Reviewed by Barry O’Sullivan
Driven by genre-fusing ardour, with the inclusion of warped, shaped sounds, the ethnic intrusions and Eastern tangents of vocalised rhythmic syllables (Konakol), with instruments plus electronics, Bungarribee jazz quartet leans on solid ground while moving in mysterious ways between music of the jazz-infused avant-garde and classical. Embracing different genres, grooves and intensities, they have released a lovely recording that embraces openheartedness and positive expression.
Led by pianist Gary Daley, who remains one of the most accomplished exponents on the scene and adapts with remarkable prowess to classic jazz environments as well as these more modern contexts, the quartet deliver a dozen original pieces alongside additional material from Bartok and Schoenberg, hinging on interaction to express their creativity. The bevy of piano sounds with modular synth curlicues, growling multiphonic blows, winding cello patterns ranging in pitch, rattling percussion, and murmuring sax notes reinforce the harmonic background.

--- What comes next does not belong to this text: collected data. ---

**config.mk**
```make
export PLATFORM = sky130hd
export DESIGN_NAME = grid_traffic_gen
export DESIGN_NICKNAME = d
export VERILOG_FILES = /design/src/rtl/grid_traffic_gen.sv
export SDC_FILE = /design/constraint.sdc
export NUM_CORES = 1
export LEC_CHECK = 0
export CAP_MARGIN = 15
export CORE_MARGIN = 3
export CORE_UTILIZATION = 54
export DETAILED_ROUTE_END_ITERATION = 8
export MAX_ROUTING_LAYER = met4
export PLACE_DENSITY = 0.8
export SLEW_MARGIN = 40
export SYNTH_ARGS = -nofsm -noshare
export SYNTH_HDL_FRONTEND = slang
export SYNTH_SLANG_ARGS = --single-unit
```
**constraint.sdc**
```tcl
create_clock -name clk -period 3.7 [get_ports clk]
set_input_delay 0.555 -clock clk [delete_from_list [all_inputs] [get_ports clk]]
set_output_delay 0.555 -clock clk [all_outputs]
set_load 0.02 [all_outputs]
```
**src/rtl/grid_traffic_gen.sv**
```systemverilog
// Per-node synthetic packet injector: random-driven generation into a small queue toward the router port.
// Latency: an accepted attempt reaches the queue head one cycle later; a full queue drops new attempts and holds the head until out_ready.

module sync_fifo #(
  parameter int W     = 8,
  parameter int DEPTH = 4
) (
  input  logic         clk,
  input  logic         reset_n,
  input  logic         push,
  input  logic [W-1:0] push_dat,
  input  logic         pop,
  output logic [W-1:0] head,
  output logic         empty,
  output logic         full
);
  localparam int AW = $clog2(DEPTH);

  logic [W-1:0]  mem [DEPTH];
  logic [AW-1:0] wptr;
  logic [AW-1:0] rptr;
  logic [AW:0]   cnt;
  logic          do_push;
  logic          do_pop;

  assign empty   = (cnt == '0);
  assign full    = (cnt == (AW+1)'(DEPTH));
  assign do_push = push && !full;
  assign do_pop  = pop && !empty;
  assign head    = mem[rptr];

  always_ff @(posedge clk or negedge reset_n) begin
    if (!reset_n) begin
      wptr <= '0;
      rptr <= '0;
      cnt  <= '0;
    end else begin
      if (do_push) wptr <= wptr + 1'b1;
      if (do_pop)  rptr <= rptr + 1'b1;
      cnt <= cnt + {{AW{1'b0}}, do_push} - {{AW{1'b0}}, do_pop};
    end
  end

  always_ff @(posedge clk) begin
    if (do_push) mem[wptr] <= push_dat;
  end
endmodule

module grid_traffic_gen #(
  parameter int X_BITS     = 2,
  parameter int Y_BITS     = 2,
  parameter int DATA_WIDTH = 16,
  parameter int RAND_WIDTH = 32,
  parameter int FIFO_DEPTH = 4,
  parameter int MY_X       = 0,
  parameter int MY_Y       = 0
) (
  input  logic                  clk,
  input  logic                  reset_n,
  input  logic [RAND_WIDTH-1:0] rand_vect,
  input  logic                  enable,
  input  logic [7:0]            inj_rate,
  input  logic [15:0]           pkt_limit,
  output logic                  out_valid,
  input  logic                  out_ready,
  output logic [X_BITS-1:0]     out_dest_x,
  output logic [Y_BITS-1:0]     out_dest_y,
  output logic [7:0]            out_seq,
  output logic [DATA_WIDTH-1:0] out_data,
  output logic [15:0]           gen_cnt,
  output logic [15:0]           drop_cnt,
  output logic                  done
);
  typedef struct packed {
    logic [X_BITS-1:0]     dest_x;
    logic [Y_BITS-1:0]     dest_y;
    logic [7:0]            seq;
    logic [DATA_WIDTH-1:0] data;
  } pkt_t;

  typedef enum logic [1:0] {S_IDLE, S_RUN, S_DRAIN, S_DONE} state_t;

  localparam logic [X_BITS-1:0] SELF_X = MY_X[X_BITS-1:0];
  localparam logic [Y_BITS-1:0] SELF_Y = MY_Y[Y_BITS-1:0];
  localparam logic [X_BITS-1:0] ALT_X  = SELF_X + 1'b1;

  state_t            state;
  state_t            next_state;
  logic              start_run;
  logic [7:0]        seq;
  pkt_t              cand;
  pkt_t              head;
  logic [X_BITS-1:0] raw_x;
  logic [Y_BITS-1:0] raw_y;
  logic              attempt;
  logic              push;
  logic              drop;
  logic              pop;
  logic              fifo_empty;
  logic              fifo_full;
  logic [15:0]       gen_next;
  logic              limit_hit;
  logic              unused_rand;

  assign unused_rand = ^rand_vect;

  // Self-addressed draws are redirected one column over rather than discarded.
  assign raw_x       = rand_vect[8 +: X_BITS];
  assign raw_y       = rand_vect[12 +: Y_BITS];
  assign cand.dest_x = (raw_x == SELF_X && raw_y == SELF_Y) ? ALT_X : raw_x;
  assign cand.dest_y = raw_y;
  assign cand.seq    = seq;
  assign cand.data   = rand_vect[16 +: DATA_WIDTH];

  assign attempt   = (state == S_RUN) && (rand_vect[7:0] < inj_rate);
  assign push      = attempt && !fifo_full;
  assign drop      = attempt && fifo_full;
  assign pop       = out_valid && out_ready;
  assign gen_next  = (push && gen_cnt != 16'hFFFF) ? gen_cnt + 16'd1 : gen_cnt;
  assign limit_hit = (pkt_limit != 16'd0) && (gen_next >= pkt_limit);

  sync_fifo #(
    .W     ($bits(pkt_t)),
    .DEPTH (FIFO_DEPTH)
  ) u_fifo (
    .clk      (clk),
    .reset_n  (reset_n),
    .push     (push),
    .push_dat (cand),
    .pop      (pop),
    .head     (head),
    .empty    (fifo_empty),
    .full     (fifo_full)
  );

  always_comb begin
    next_state = state;
    start_run  = 1'b0;
    case (state)
      S_IDLE: begin
        if (enable) begin
          next_state = S_RUN;
          start_run  = 1'b1;
        end
      end
      S_RUN: begin
        if (!enable)        next_state = S_IDLE;
        else if (limit_hit) next_state = S_DRAIN;
      end
      S_DRAIN: begin
        if (!enable)         next_state = S_IDLE;
        else if (fifo_empty) next_state = S_DONE;
      end
      S_DONE: begin
        if (!enable) next_state = S_IDLE;
      end
      default: next_state = S_IDLE;
    endcase
  end

  always_ff @(posedge clk or negedge reset_n) begin
    if (!reset_n) begin
      state    <= S_IDLE;
      gen_cnt  <= '0;
      drop_cnt <= '0;
      seq      <= '0;
    end else begin
      state <= next_state;
      if (start_run) begin
        gen_cnt  <= '0;
        drop_cnt <= '0;
        seq      <= '0;
      end else begin
        gen_cnt <= gen_next;
        if (drop && drop_cnt != 16'hFFFF) drop_cnt <= drop_cnt + 16'd1;
        if (push) seq <= seq + 8'd1;
      end
    end
  end

  // Fields are masked while empty so an idle port never shows stale queue contents.
  assign out_valid  = !fifo_empty;
  assign out_dest_x = out_valid ? head.dest_x : '0;
  assign out_dest_y = out_valid ? head.dest_y : '0;
  assign out_seq    = out_valid ? head.seq    : '0;
  assign out_data   = out_valid ? head.data   : '0;
  assign done       = (state == S_DONE);
endmodule

```
==> summary.md, run 1 <==
| Metric | Value |
|---|---|
| Vias in the first global route | 5433 |
| Dpl hpwl | 11060 um |
| Routed via count | 4949 |
| Syn_nets | 625 |
| Delay-heaviest family, CP | simple AND/OR/NAND/NOR gates |
| Syn_area_per_cell | 14.19 um^2 |
| Sw Ratio | 30.62% |
| Dominant synthesized flop cell | edfxtp_1 |
| Pin count of the biggest net entering global routing | 29 |
| Remaining DRCs | 0 |
| Worst setup SP type | primary input |
| IO Pins | 122 |
| Share of cells above drive strength 1 | 20.00% |
| Hold Vio Cnt, Final | 0 |
| First-pass GRT wire length | 27770 um |
| CP most frequent cell | buf_4 |
| Synth warnings | 0 |
| Syn Inst Count | 532 |
| Critical Path AT | 3.92 ns |
| Dpl ws | -0.8274 ns |
| H-tree depth | 4 |
| Vias per cell | 5.682 |
| Final Cycle Share | 97.28% |
| Combinational power share | 33.1% |
| Inserted Diodes | 0 |
| Rel. slew slack | 56.45% |
| Height of the chip | 124.2 um |
| Net Switching | 1.958 mW |
| CTS tree | done |
| Gr usage total | 23.60% |
| Grt ovf | 0 |
| Post-synth EDFFs | 112 |
| Synth cell types | 56 |
| DRT iter0 DRCs | 437 |
| Clock sinks | 161 |
| Crit-path max FO | 6 |
| Pwr Density | 644.1 mW/mm^2 |
| Wirelength per Cell | 19.50 um |
| Peak VDD IR | 291.9 uV |
| FF+latch count, synth | 161 |
| Worst hold path class | in2async |
| Final min period | 3.599 ns |
| Worst R2R Start | gen_cnt[4]$_DFF_PN0_ |
| Antenna Nets Post-Route | 0 |
| Buf+Inv Stages, Crit Path | 4 |
| Most common cell after layout, fill and taps aside | edfxtp_1 |
| Skew final | 0.01221 ns |
| Initial antenna violation count | 0 |
| Final setup fails | 0 |
| CP Capture Type | register |
| Clk Latency, worst-skew pair | 0.43 ns |
| CP max stage delay | 0.41 ns |
| CTS Root Cell | clkbuf_16 |
| Die area | 0.01543 mm^2 |
| First-pass DRT Iterations | 4 |
| Fillers | 851 |
| Max-Cap Viols | 0 |
| Crit Path Class | in2reg |
| Final number of max-transition violations | 0 |
| Final Worst Setup Slack | 0.1007 ns |
| Fin util | 73.80% |
| F_max | 277.8 MHz |
| Placer Congestion | 0.9465 |
| Power Internal | 4.437 mW |
| Final #Nets | 775 |
| IO buf count | 117 |
| TritonCTS Buffers | 17 |
| Hold-fix buffers, CTS | 0 |
| Synthesized area | 0.007548 mm^2 |
| Site Rows | 42 |
| Clock tree buffer depth | 2 |
| Final WL | 16990 um |
| Worst-Margin Slew | 0.6532 ns |
| Crit-path cells | clkdlybuf4s50_1 > ha_2 > a211o_1 > a31oi_2 > buf_4 > o21ai_4 > buf_6 > nor4_4 > xor2_1 > ha_1 > and4_1 > nand2_2 > buf_4 > o21bai_1 > nor4b_2 > nor3_1 > a311oi_1 |
| Initial Utilization | 56.11% |
| Critical Path Source | rand_vect[3] |
| Clock Pin Slew Worst Setup and Hold Paths | 0.06 ns |
| Leak | 3.856 nW |
| Chip width | 124.2 um |
| Sequential power share | 37.0% |
| Critical Path Slowest Stage Cell | clkdlybuf4s50_1 |
| Status | finished, final reports clean |
| Critical Path RT | 4.02 ns |
| Core Region | 0.01345 mm^2 |
| Post-synthesis sequential area ratio | 60.80% |
| Synth-to-Final Area Change | 31.53% |
| Most frequent cells in the layout | 112 x edfxtp_1, 103 x clkdlybuf4s50_1, 48 x dfrtp_1 |
| Post-synth ARST share | 30.43% |
| Clock share of power | 29.9% |
[cell usage after synthesis, drive strengths merged, types with 3 or more instances]
library cell,number,share of area (%)
o21ai,12,0.80
nor4,13,1.2
and2,44,3.6
nor4b,3,0.51
xnor2,22,2.7
nor2,23,1.2
nand2,27,1.3
o21a,3,0.30
nor3,6,0.46
inv,36,1.8
and3,10,0.83
nand4,16,1.6
dfrtp,49,16
ha,32,5.3
and4,5,0.58
nand3,14,0.93
xor2,10,1.2
mux2i,6,0.80
or4,4,0.55
edfxtp,112,45
clkbuf,11,0.55
buf,7,0.43
or3,8,0.66
mux4,28,8.4
a21oi,10,0.71
a2111oi,3,0.60
[metrics by stage]
stage / instance area (um^2) / setup TNS [ns] / power, mW / hold slack (ns) / cells
3_5_place_dp: 9123 / -1.510 / 4.508 / 0.5012 / 833
5_1_grt: 9928 / -0.02563 / 6.706 / 0.1585 / 871
3_3_place_gp: 9123 / -1.184 / 4.448 / 0.4915 / 833
6_report: 9928 / 0 / 6.394 / 0.1248 / 871
2_1_floorplan: 7559 / 0 / 3.599 / 0.2594 / 532
4_1_cts: 9876 / 0 / 6.457 / 0.1189 / 869
[layout make-up]
type / instances / area (um^2) / share of cell area [%]
clock inverter: 15 / 215.2 / 2.168
multi-input combinational: 317 / 2884 / 29.05
sequential: 161 / 4591 / 46.24
tap: 176 / 220.2 / 2.218
clock buffer: 17 / 425.4 / 4.285
timing repair buffer: 149 / 1458 / 14.68
inverter: 36 / 135.1 / 1.361
[power by group through the flow]
stage                     clock network, mW  registers, mW  logic [mW]
final                                  1.91           2.37        2.12
after global routing                   2.02           2.41        2.28
after CTS                              1.94           2.37        2.14
after detailed placement                  0           2.40        2.11
after global placement                    0           2.38        2.07
after floorplan                           0           2.33        1.27
[worst reg2reg max path, stage by stage (launching register included)]
cell and delay [ns]:
dfrtp_1 0.50, nand4_1 0.20, nor2_1 0.25, nand4_1 0.27, nand3_1 0.21, xor2_1 0.22
ha_1 0.26, nand2b_1 0.14, a2111oi_1 0.48, a2111oi_2 0.08, nor4b_2 0.33, nor3_1 0.11
a311oi_1 0.26
[final timing paths]
check	endpoint	slack, ns	depth (start not counted)
min in group clk	u_fifo.cnt[2]$_DFF_PN0_	0.54	1
worst min-delay path	gen_cnt[3]$_DFF_PN0_	0.12	1
worst min register to register	u_fifo.cnt[2]$_DFF_PN0_	0.54	1
max in group asynchronous	seq[4]$_DFFE_PN0P_	2.80	2
worst max register to register	state[0]$_DFFE_PN0P_	0.29	12
worst max-delay path	state[0]$_DFFE_PN0P_	0.10	17
[metal layers]
| layer | share of wire (%) | track usage, % | vias to the layer above |
|---|---|---|---|
| met1 | 43 | 29.94 | 2464 |
| met4 | 1.7 | 8.124 | 0 |
| met5 | 0 | - | - |
| li1 | - | - | 2289 |
| met3 | 4.8 | 5.670 | 24 |
| met2 | 50 | 37.66 | 172 |
[cell families after synthesis]
| group | Yosys count | share of synthesized area (%) |
|---|---|---|
| xor gates and xnor gates | 32 | 3.812 |
| adders and majority gates | 33 | 5.569 |
| and+or+nand+nor | 178 | 14.07 |
| muxes | 35 | 9.299 |
| AOI/OAI and AO/OA | 39 | 3.680 |
| buffers and inverters | 54 | 2.768 |
| DFF | 161 | 60.80 |
[registers in the layout, indices dropped and copies added (netlist names)]
register and flops:
u_fifo.rptr 2, gen_cnt 16, seq 8, u_fifo.wptr 2, u_fifo.mem 112, drop_cnt 16, u_fifo.cnt 3, state 2
[repair_timing]
item | 4_1_cts | 5_1_grt
gates resized for setup | 23 | 29
endpoints found under the setup margin | 2 | 2
buffers inserted | 4 | 2
pin swaps | 15 | 19
Power figures use the tool's default switching activity.
==> run 2: changes to the inputs <==
--- a/config.mk
+++ b/config.mk
@@ -5,7 +5,6 @@
 export SDC_FILE = /design/constraint.sdc
 export NUM_CORES = 1
 export LEC_CHECK = 0
-export CAP_MARGIN = 15
 export CORE_MARGIN = 3
 export CORE_UTILIZATION = 54
 export DETAILED_ROUTE_END_ITERATION = 8
==> results of run 2 <==
No change in the layout: final DEF, timing and power equal those of run 1.
==> run 3: changes to the inputs <==
--- a/config.mk
+++ b/config.mk
@@ -6,10 +6,12 @@
 export NUM_CORES = 1
 export LEC_CHECK = 0
 export CORE_MARGIN = 3
-export CORE_UTILIZATION = 54
+export CORE_UTILIZATION = 55
+export CTS_BUF_LIST = sky130_fd_sc_hd__clkbuf_8
 export DETAILED_ROUTE_END_ITERATION = 8
 export MAX_ROUTING_LAYER = met4
-export PLACE_DENSITY = 0.8
+export PLACE_DENSITY = 0.82
+export REMOVE_ABC_BUFFERS = 1
 export SLEW_MARGIN = 40
 export SYNTH_ARGS = -nofsm -noshare
 export SYNTH_HDL_FRONTEND = slang
==> summary.md, run 3 (synthesized netlist as in run 1, its figures left out) <==
| Metric | Value |
|---|---|
| Finished Cell Area | 0.009857 mm^2 |
| Clock share of power | 22.9% |
| CTS Root Cell | clkbuf_8 |
| Leak | 3.816 nW |
| Combinational power share | 36.9% |
| Hold Vio Cnt, Final | 0 |
| F_max | 273.5 MHz |
| First-pass GRT wire length | 26830 um |
| Power Internal | 4.088 mW |
| Critical Path AT | 4.01 ns |
| Biggest register | u_fifo.mem |
| Crit Path Class | in2reg |
| DRT iter0 DRCs | 395 |
| Biggest regs | u_fifo.mem x112, drop_cnt x16, gen_cnt x16 |
| Critical Path RT | 4.06 ns |
| Height of the chip | 123.2 um |
| CP Capture Type | register |
| First-pass DRT Iterations | 4 |
| Initial Utilization | 56.55% |
| Initial antenna violation count | 0 |
| Max reg flops | 112 |
| Die area | 0.01517 mm^2 |
| Placed Instances | 834 |
| Pwr Density | 602.4 mW/mm^2 |
| Final number of max-transition violations | 0 |
| Antenna Nets Post-Route | 0 |
| Synth-to-Final Area Change | 30.58% |
| Clock sinks | 161 |
| Hold-fix buffers, CTS | 0 |
| Crit-path max FO | 5 |
| IO Pins | 122 |
| Fillers | 851 |
| H-tree depth | 4 |
| Placer Congestion | 0.8740 |
| Grt ovf | 0 |
| Worst hold path class | in2async |
| Worst-Margin Slew | 0.7682 ns |
| Clock tree buffer depth | 2 |
| Clk Latency, worst-skew pair | 0.45 ns |
| Final #Nets | 780 |
| Net Switching | 1.850 mW |
| Clock Pin Slew Worst Setup and Hold Paths | 0.08 ns |
| Site Rows | 42 |
| IO buf count | 117 |
| Dpl ws | -0.8426 ns |
| Core Region | 0.01335 mm^2 |
| Dpl hpwl | 10950 um |
| Final WL | 16620 um |
| Share of cells above drive strength 1 | 21.71% |
| Gr usage total | 24.06% |
| Peak VDD IR | 272.4 uV |
| Worst setup SP type | primary input |
| Area post-placement | 0.009133 mm^2 |
| Most common cell after layout, fill and taps aside | edfxtp_1 |
| Routed via count | 4938 |
| Sequential power share | 40.3% |
| Pin count of the biggest net entering global routing | 30 |
| Wirelength per Cell | 18.97 um |
| Vias in the first global route | 5270 |
| Inserted Diodes | 0 |
| Final Cycle Share | 98.81% |
| Vias per cell | 5.637 |
| Remaining DRCs | 0 |
| Most frequent cells in the layout | 112 x edfxtp_1, 102 x clkdlybuf4s50_1, 48 x dfrtp_1 |
| Final Worst Setup Slack | 0.04418 ns |
| Final setup fails | 0 |
| Sw Ratio | 31.15% |
| Skew final | 0.01011 ns |
| Final min period | 3.656 ns |
| RSZ-0062 raised after global routing | yes |
| Rel. slew slack | 48.78% |
| Non-Filler Instances | 876 |
| CTS tree | done |
| Status | finished, final reports clean |
| Max-Cap Viols | 0 |
| TritonCTS Buffers | 17 |
| Chip width | 123.2 um |
[run 3: final timing paths]
check | start | endpoint | slack, ns | depth (start not counted)
setup / recovery | inj_rate[5] | state[0]$_DFFE_PN0P_ | 0.04 | 18
hold / removal | reset_n | drop_cnt[2]$_DFFE_PN0P_ | 0.15 | 1
setup reg to reg | state[1]$_DFFE_PN0P_ | state[0]$_DFFE_PN0P_ | 0.19 | 14
hold reg to reg | u_fifo.cnt[2]$_DFF_PN0_ | u_fifo.cnt[2]$_DFF_PN0_ | 0.53 | 1
max in group asynchronous | reset_n | gen_cnt[5]$_DFF_PN0_ | 2.78 | 2
min in group clk | u_fifo.cnt[2]$_DFF_PN0_ | u_fifo.cnt[2]$_DFF_PN0_ | 0.53 | 1
[run 3: cell type report]
type                       count  area, um^2  area share, %
clock buffer                  17       234.0          2.374
inverter                      36       137.6          1.396
tap                          176       220.2          2.234
timing repair buffer         154        1510          15.32
clock inverter                15       191.4          1.942
sequential                   161        4591          46.57
multi-input combinational    317        2973          30.16
[run 3: power groups by stage]
stage / clock (mW) / combinational (mW) / sequential, mW
2_1_floorplan: 0 / 1.13 / 2.44
3_3_place_gp: 0 / 2.05 / 2.41
3_5_place_dp: 0 / 2.10 / 2.43
4_1_cts: 1.39 / 2.20 / 2.39
5_1_grt: 1.47 / 2.37 / 2.43
6_report: 1.36 / 2.19 / 2.39
[run 3: critical path, cell delays in order]
cell       delay [ns]
buf_6            0.10
inv_4            0.04
ha_4             0.19
a211o_1          0.29
a2111oi_4        0.44
buf_4            0.19
o21a_4           0.14
buf_6            0.12
nand3_2          0.10
xnor2_2          0.17
ha_1             0.35
a21o_1           0.22
a221oi_2         0.24
o21bai_1         0.11
nor4b_2          0.29
buf_4            0.17
nor3_4           0.04
a311oi_2         0.24
[run 3: through the flow]
step | total power, mW | hold WS, ns | utilization, % | setup TNS [ns]
floorplan | 3.571 | 0.2594 | - | -0.5577
global placement | 4.462 | 0.4866 | 68.42 | -1.246
detailed placement | 4.530 | 0.5131 | 68.42 | -1.627
CTS | 5.981 | 0.1439 | 73.03 | 0
global route | 6.270 | 0.1457 | 73.85 | -0.04648
finish | 5.938 | 0.1466 | 73.85 | 0
[run 3: metal layers]
metal	wire, um	GRT usage [%]	share of wire [%]
met5	0	-	0
met4	220	7.059	1.3
met1	7176	31.63	43
met2	8439	38.91	51
met3	785	4.300	4.7
[run 3: timing repair]
| item | 4_1_cts | 5_1_grt |
|---|---|---|
| setup endpoints to repair | 2 | 2 |
| pin swaps | 24 | 17 |
| gates resized for setup | 37 | 38 |
| setup buffers | 6 | 3 |
| gates cloned | 1 | 0 |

Bartok’s Notturno from Mikrokosmos IV hits the sweet spot of chamber music with its classical intonation and scintillating melodic conduction. Cleverly, the quartet adds elements of surprise, creating the highlight tracks of their album, The Waiting Room, Interior Mountains, and Currawong. These are a testament to Bungarribee’s power of collaboration and sound arrangement as an art form. Their other works, constructed according to their musical freedom, open a narrative, with Bungarribee assuredly knowing where they are stepping on their sonic path of sound discovery.